On the thermomechanical evolution of compressional orogens

We present results from a newly developed fully coupled thermomechanical model of the continental crust in which crustal shortening at a convergent plate boundary is driven by a basal velocity discontinuity which represents delamination and subduction in the underlying mantle. This new dynamical model incorporates complex rheologies (elasticity, thermally activated creep and brittle frictional behaviour), allows for extremely large deformation, and is coupled along its top boundary to a complex erosion/ sedimentation model. The model is based on the 'dynamic Lagrangian remeshing' (DLR) method, which uses Lagrangian spatial discretization of the crust and therefore; allows for an accurate tracking of rock particles as they travel through the deforming orogen; this information is, in turn, used to produce synthetic PTt paths. We have used this model to predict the distribution of apparent ages for a wide range of isotopic systems at the surface of an actively deforming orogen. We have also predicted other geophysical and geological observables, such as the metamorphic grade of exposed rocks (regarded here as a first-order approximation for total denudation), topography, surface heat flux, and the thickness of sediment deposited in the adjacent foreland basins.
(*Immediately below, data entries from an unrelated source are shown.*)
### src/tacbd_pkg.sv
`default_nettype none
package tacbd_pkg;
   // Command byte field positions
   localparam int CMD_BITS = 8;
   localparam int START_POS = 7;
   localparam int CHAN_MSB = 6;
   localparam int CHAN_LSB = 4;
   localparam int RES_POS = 3;
   localparam int REF_MODE_POS = 2;
   localparam int REF_ON_POS = 1;
   localparam int KEEP_ON_POS = 0;
   localparam logic [7:0] CMD_RESET = 8'h00;
   // Serial clock counts, measured from the start bit rise as index 0
   localparam logic [4:0] ACQ_RISE = 5'h05;
   localparam logic [4:0] LAST_CMD_RISE = 5'h07;
   localparam logic [4:0] START_GAP_12 = 5'h0F;
   localparam logic [4:0] START_GAP_8 = 5'h0B;
   localparam logic [4:0] CNT_MAX = 5'h1F;
   // Conversion widths
   localparam int RES_12 = 12;
   localparam logic [3:0] BITS_12 = 4'hC;
   localparam logic [3:0] BITS_8 = 4'h8;
   localparam int FIFO_DEPTH = 8;
   // Channel table entry: bit 7 marks a touch measurement, bits 3:0 drive the panel
   localparam int MAP_TOUCH_POS = 7;
   localparam logic [7:0][7:0] CHAN_MAP_DEFAULT = {8'h00, 8'h81, 8'h00, 8'h82, 8'h83, 8'h00, 8'h84, 8'h00};
   typedef enum logic [1:0] {RX_HUNT, RX_CMD, RX_CONV} tacbd_rx_state_t;
endpackage
`default_nettype wire

### src/tacbd_fifo.sv
`timescale 1ns/1ps
`default_nettype none
module tacbd_fifo #(
   parameter int WIDTH = 12,
   parameter int DEPTH = 8
) (
   // Clock and reset
   input wire logic sys_clk,
   input wire logic reset_n,
   input wire logic clkEn,
   // Filling side
   input wire logic [WIDTH-1:0] inData,
   input wire logic inValid,
   output logic inReady,
   // Draining side
   output logic [WIDTH-1:0] outData,
   output logic outValid,
   input wire logic outReady
);
   localparam int AW = (DEPTH > 1) ? $clog2(DEPTH) : 1;
   localparam int CW = $clog2(DEPTH + 1);
   localparam logic [CW-1:0] FULL_CNT = CW'(DEPTH);
   localparam logic [AW-1:0] LAST_PTR = AW'(DEPTH - 1);
   logic [WIDTH-1:0] mem [DEPTH];
   logic [AW-1:0] wrPtr_r;
   logic [AW-1:0] rdPtr_r;
   logic [CW-1:0] count_r;
   logic push;
   logic pop;

   // Handshakes; ready is registered so the source sees a clean level
   assign push = inValid & inReady & clkEn;
   assign pop = outValid & outReady & clkEn;
   assign outValid = (count_r != '0);
   assign outData = mem[rdPtr_r];

   // Storage, no reset needed on the data itself
   always_ff @(posedge sys_clk) begin
      if (push) begin
         mem[wrPtr_r] <= inData;
      end
   end

   // Pointers wrap at the depth, which need not be a power of two
   always_ff @(posedge sys_clk) begin
      if (!reset_n) begin
         wrPtr_r <= '0;
         rdPtr_r <= '0;
      end else begin
         if (push) begin
            wrPtr_r <= (wrPtr_r == LAST_PTR) ? '0 : wrPtr_r + 1'b1;
         end
         if (pop) begin
            rdPtr_r <= (rdPtr_r == LAST_PTR) ? '0 : rdPtr_r + 1'b1;
         end
      end
   end

   // Occupancy and ready
   always_ff @(posedge sys_clk) begin
      if (!reset_n) begin
         count_r <= '0;
         inReady <= 1'b1;
      end else if (push && !pop) begin
         count_r <= count_r + 1'b1;
         inReady <= (count_r + 1'b1) != FULL_CNT;
      end else if (pop && !push) begin
         count_r <= count_r - 1'b1;
         inReady <= 1'b1;
      end
   end
endmodule // tacbd_fifo
`default_nettype wire

### src/tacbd_decoder.sv
`timescale 1ns/1ps
`default_nettype none
module tacbd_decoder #(
   parameter logic [7:0][7:0] CHAN_MAP = tacbd_pkg::CHAN_MAP_DEFAULT,
   parameter int RES_WIDTH = tacbd_pkg::RES_12,
   parameter int DEPTH = tacbd_pkg::FIFO_DEPTH
) (
   // Clock, reset and enable
   input wire logic sys_clk,
   input wire logic reset_n,
   input wire logic clkEn,
   // Serial pins
   input wire logic chipSelectN,
   input wire logic serial_clock,
   input wire logic serialDataIn,
   output logic serialDataOut,
   output logic serialDataOutEnN,
   output logic busy,
   output logic busyEnN,
   // Touch detect
   output logic touch_detect_irq_n,
   input wire logic xPlusLevel,
   output logic xPlusPullupOn,
   output logic yMinusGndOn,
   // Analog routing
   output logic [3:0] panelDrivers,
   output logic [2:0] muxChannel,
   output logic refModeSingle,
   // Power control
   output logic refPowerOn,
   output logic adcPowerOn,
   // Converter core
   output logic adcSampleReq,
   output logic adcEightBit,
   input wire logic [RES_WIDTH-1:0] adcResult,
   input wire logic adcResultValid,
   output logic adcResultReady
);
   // Pin synchronisers and edge history
   logic [1:0] sclkSync_r;
   logic [1:0] csSync_r;
   logic [1:0] dinSync_r;
   logic [1:0] xpSync_r;
   logic sclkPrev_r;
   // Command receiver
   tacbd_pkg::tacbd_rx_state_t rxState_r;
   logic [4:0] rxCnt_r;
   logic [4:0] rxCntNxt;
   logic [7:0] rxShift_r;
   logic [7:0] rxNxt;
   logic [7:0] cmd_r;
   logic [2:0] chan_r;
   logic refSingle_r;
   // Conversion sequencing
   logic convPend_r;
   logic loadPend_r;
   logic acqPhase_r;
   logic measActive_r;
   logic penArm_r;
   logic [RES_WIDTH-1:0] outShift_r;
   logic [3:0] outRem_r;
   // Events
   logic csLost;
   logic sclkRise;
   logic sclkFall;
   logic din;
   logic startSeen;
   logic acquire;
   logic cmdDone;
   logic endConv;
   logic newCmdOwns;
   logic [4:0] startGap;
   logic fifoValid;
   logic fifoPop;
   logic [RES_WIDTH-1:0] fifoData;

   // Channel table entry for a channel code
   function automatic logic [7:0] mapEntry(input logic [2:0] ch);
      mapEntry = CHAN_MAP[ch];
   endfunction

   // Whether a channel code is one of the touch panel measurements
   function automatic logic isTouch(input logic [2:0] ch);
      logic [7:0] e;
      e = mapEntry(ch);
      isTouch = e[tacbd_pkg::MAP_TOUCH_POS];
   endfunction

   // Two flip-flops on every pin; the first stage feeds nothing but the second
   always_ff @(posedge sys_clk) begin
      if (!reset_n) begin
         sclkSync_r <= 2'h0;
         csSync_r <= 2'h3;
         dinSync_r <= 2'h0;
         xpSync_r <= 2'h3;
      end else if (clkEn) begin
         sclkSync_r <= {sclkSync_r[0], serial_clock};
         csSync_r <= {csSync_r[0], chipSelectN};
         dinSync_r <= {dinSync_r[0], serialDataIn};
         xpSync_r <= {xpSync_r[0], xPlusLevel};
      end
   end

   // Serial clock history for edge detection
   always_ff @(posedge sys_clk) begin
      if (!reset_n) begin
         sclkPrev_r <= 1'b0;
      end else if (clkEn) begin
         sclkPrev_r <= sclkSync_r[1];
      end
   end

   // Edges count only while selected; clock activity with select high is ignored
   assign csLost = csSync_r[1];
   assign din = dinSync_r[1];
   assign sclkRise = clkEn & ~csLost & sclkSync_r[1] & ~sclkPrev_r;
   assign sclkFall = clkEn & ~csLost & ~sclkSync_r[1] & sclkPrev_r;
   assign rxNxt = {rxShift_r[6:0], din};
   assign rxCntNxt = (rxCnt_r == tacbd_pkg::CNT_MAX) ? rxCnt_r : rxCnt_r + 5'h01;

   // Earliest overlapped start follows the resolution of the running conversion
   assign startGap = cmd_r[tacbd_pkg::RES_POS] ? tacbd_pkg::START_GAP_8 : tacbd_pkg::START_GAP_12;

   // Receiver events
   assign startSeen = sclkRise & din & ((rxState_r == tacbd_pkg::RX_HUNT) ||
      ((rxState_r == tacbd_pkg::RX_CONV) && (rxCntNxt >= startGap - 5'h01)));
   assign acquire = sclkRise & (rxState_r == tacbd_pkg::RX_CMD) & (rxCntNxt == tacbd_pkg::ACQ_RISE);
   assign cmdDone = sclkRise & (rxState_r == tacbd_pkg::RX_CMD) & (rxCntNxt == tacbd_pkg::LAST_CMD_RISE);

   // End of conversion is the fall that follows result bit 1
   assign endConv = sclkFall & (outRem_r == 4'h1);
   assign newCmdOwns = (rxState_r == tacbd_pkg::RX_CMD) && (rxCnt_r >= tacbd_pkg::ACQ_RISE);

   // Command receiver state; select high throws away a partial byte
   always_ff @(posedge sys_clk) begin
      if (!reset_n) begin
         rxState_r <= tacbd_pkg::RX_HUNT;
         rxCnt_r <= 5'h00;
         rxShift_r <= 8'h00;
      end else if (clkEn) begin
         if (csLost) begin
            rxState_r <= tacbd_pkg::RX_HUNT;
            rxCnt_r <= 5'h00;
         end else if (startSeen) begin
            rxState_r <= tacbd_pkg::RX_CMD;
            rxCnt_r <= 5'h00;
            rxShift_r <= 8'h01;
         end else if (sclkRise) begin
            case (rxState_r)
               tacbd_pkg::RX_CMD: begin
                  rxShift_r <= rxNxt;
                  rxCnt_r <= rxCntNxt;
                  if (cmdDone) begin
                     rxState_r <= tacbd_pkg::RX_CONV;
                  end
               end
               tacbd_pkg::RX_CONV: begin
                  rxCnt_r <= rxCntNxt;
               end
               default: begin
                  rxCnt_r <= 5'h00;
               end
            endcase
         end
      end
   end

   // Routing fields are taken as soon as the reference bit is in
   always_ff @(posedge sys_clk) begin
      if (!reset_n) begin
         chan_r <= 3'h0;
         refSingle_r <= 1'b0;
      end else if (acquire) begin
         chan_r <= rxNxt[tacbd_pkg::CHAN_MSB-2:tacbd_pkg::CHAN_LSB-2];
         refSingle_r <= rxNxt[tacbd_pkg::REF_MODE_POS-2];
      end
   end

   // Whole command held from its last bit; resolution and converter power apply from here
   always_ff @(posedge sys_clk) begin
      if (!reset_n) begin
         cmd_r <= tacbd_pkg::CMD_RESET;
      end else if (cmdDone) begin
         cmd_r <= rxNxt;
      end
   end

   // Sample and busy sequencing; select high abandons the conversion
   always_ff @(posedge sys_clk) begin
      if (!reset_n) begin
         convPend_r <= 1'b0;
         loadPend_r <= 1'b0;
         acqPhase_r <= 1'b0;
         busy <= 1'b0;
         adcSampleReq <= 1'b0;
      end else if (clkEn) begin
         adcSampleReq <= 1'b0;
         if (csLost) begin
            convPend_r <= 1'b0;
            loadPend_r <= 1'b0;
            acqPhase_r <= 1'b0;
            busy <= 1'b0;
         end else begin
            if (acquire) begin
               acqPhase_r <= 1'b1;
            end
            if (cmdDone) begin
               convPend_r <= 1'b1;
            end else if (sclkFall && convPend_r) begin
               convPend_r <= 1'b0;
               loadPend_r <= 1'b1;
               acqPhase_r <= 1'b0;
               busy <= 1'b1;
               adcSampleReq <= 1'b1;
            end else if (sclkFall && loadPend_r) begin
               loadPend_r <= 1'b0;
               busy <= 1'b0;
            end
         end
      end
   end

   // Reference power follows the command only at the busy rise, never on deselect
   always_ff @(posedge sys_clk) begin
      if (!reset_n) begin
         refPowerOn <= 1'b0;
      end else if (sclkFall && convPend_r) begin
         refPowerOn <= cmd_r[tacbd_pkg::REF_ON_POS];
      end
   end

   // Result words wait here so a slow serial reader back-pressures the core
   assign fifoPop = sclkFall & loadPend_r;
   tacbd_fifo #(
      .WIDTH(RES_WIDTH),
      .DEPTH(DEPTH)
   ) u_fifo (
      .sys_clk(sys_clk),
      .reset_n(reset_n),
      .clkEn(clkEn),
      .inData(adcResult),
      .inValid(adcResultValid),
      .inReady(adcResultReady),
      .outData(fifoData),
      .outValid(fifoValid),
      .outReady(fifoPop)
   );

   // Result shifter; an empty buffer reads as zeros rather than stalling the pins
   always_ff @(posedge sys_clk) begin
      if (!reset_n) begin
         outShift_r <= '0;
         outRem_r <= 4'h0;
         serialDataOut <= 1'b0;
      end else if (clkEn) begin
         if (csLost) begin
            outRem_r <= 4'h0;
            serialDataOut <= 1'b0;
         end else if (fifoPop) begin
            outShift_r <= fifoValid ? {fifoData[RES_WIDTH-2:0], 1'b0} : '0;
            outRem_r <= (cmd_r[tacbd_pkg::RES_POS] ? tacbd_pkg::BITS_8 : tacbd_pkg::BITS_12) - 4'h1;
            serialDataOut <= fifoValid & fifoData[RES_WIDTH-1];
         end else if (sclkFall) begin
            if (outRem_r != 4'h0) begin
               serialDataOut <= outShift_r[RES_WIDTH-1];
               outShift_r <= {outShift_r[RES_WIDTH-2:0], 1'b0};
               outRem_r <= outRem_r - 4'h1;
            end else begin
               serialDataOut <= 1'b0;
            end
         end
      end
   end

   // Measurement window from acquisition to end of conversion; an overlapped
   // command that is already acquiring keeps the window open
   always_ff @(posedge sys_clk) begin
      if (!reset_n) begin
         measActive_r <= 1'b0;
      end else if (clkEn) begin
         if (csLost) begin
            measActive_r <= 1'b0;
         end else if (acquire) begin
            measActive_r <= 1'b1;
         end else if (endConv && !newCmdOwns) begin
            measActive_r <= 1'b0;
         end
      end
   end

   // Touch detect arming: a keep-on command disarms, end of a conversion without keep-on re-arms
   always_ff @(posedge sys_clk) begin
      if (!reset_n) begin
         penArm_r <= 1'b1;
      end else if (clkEn) begin
         if (cmdDone && rxNxt[tacbd_pkg::KEEP_ON_POS]) begin
            penArm_r <= 1'b0;
         end else if (endConv && !cmd_r[tacbd_pkg::KEEP_ON_POS]) begin
            penArm_r <= 1'b1;
         end
      end
   end

   // Interrupt pin: forced during measurements, otherwise the panel sense level while armed and high when disarmed
   always_ff @(posedge sys_clk) begin
      if (!reset_n) begin
         touch_detect_irq_n <= 1'b1;
      end else if (clkEn) begin
         if (measActive_r) begin
            touch_detect_irq_n <= !isTouch(chan_r);
         end else if (penArm_r) begin
            touch_detect_irq_n <= xpSync_r[1];
         end else begin
            touch_detect_irq_n <= 1'b1;
         end
      end
   end

   // Panel switches; drivers stay on through conversion only when ratiometric
   always_ff @(posedge sys_clk) begin
      if (!reset_n) begin
         xPlusPullupOn <= 1'b1;
         yMinusGndOn <= 1'b1;
         panelDrivers <= 4'h0;
      end else if (clkEn) begin
         xPlusPullupOn <= penArm_r && !(measActive_r && isTouch(chan_r));
         yMinusGndOn <= penArm_r && !measActive_r;
         if (measActive_r && (acqPhase_r || !refSingle_r)) begin
            panelDrivers <= 4'(mapEntry(chan_r));
         end else begin
            panelDrivers <= 4'h0;
         end
      end
   end

   // Routing, converter power and pin enables
   always_ff @(posedge sys_clk) begin
      if (!reset_n) begin
         muxChannel <= 3'h0;
         refModeSingle <= 1'b0;
         adcPowerOn <= 1'b0;
         adcEightBit <= 1'b0;
         serialDataOutEnN <= 1'b1;
         busyEnN <= 1'b1;
      end else if (clkEn) begin
         muxChannel <= chan_r;
         refModeSingle <= refSingle_r;
         adcPowerOn <= measActive_r || cmd_r[tacbd_pkg::KEEP_ON_POS];
         adcEightBit <= cmd_r[tacbd_pkg::RES_POS];
         serialDataOutEnN <= csSync_r[1];
         busyEnN <= csSync_r[1];
      end
   end
endmodule // tacbd_decoder
`default_nettype wire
Results clearly demonstrate that the highest exhumation rates (and thus the youngest isotopic ages) are found in regions of maximum topography near the centre of the orogen, but that the most deeply exhumed rocks are found on the side of the orogen, in the vicinity of the retro-shear zone, a crustal-scale 'fault' which accommodates most of the crustal shortening within the orogen. It is also in this region that the isotopic systems characterized by the greatest closure temperatures display the youngest ages and the highest grade metamorphic rocks are found. These conclusions are derived from the assumption of uniform erosion across the orogen; in cases where rainfall (and thus erosion) is orographically controlled, the tectonic style of the orogen is different from the uniform erosion case, as is the distribution of isotopic ages and metamorphic grades across the orogen.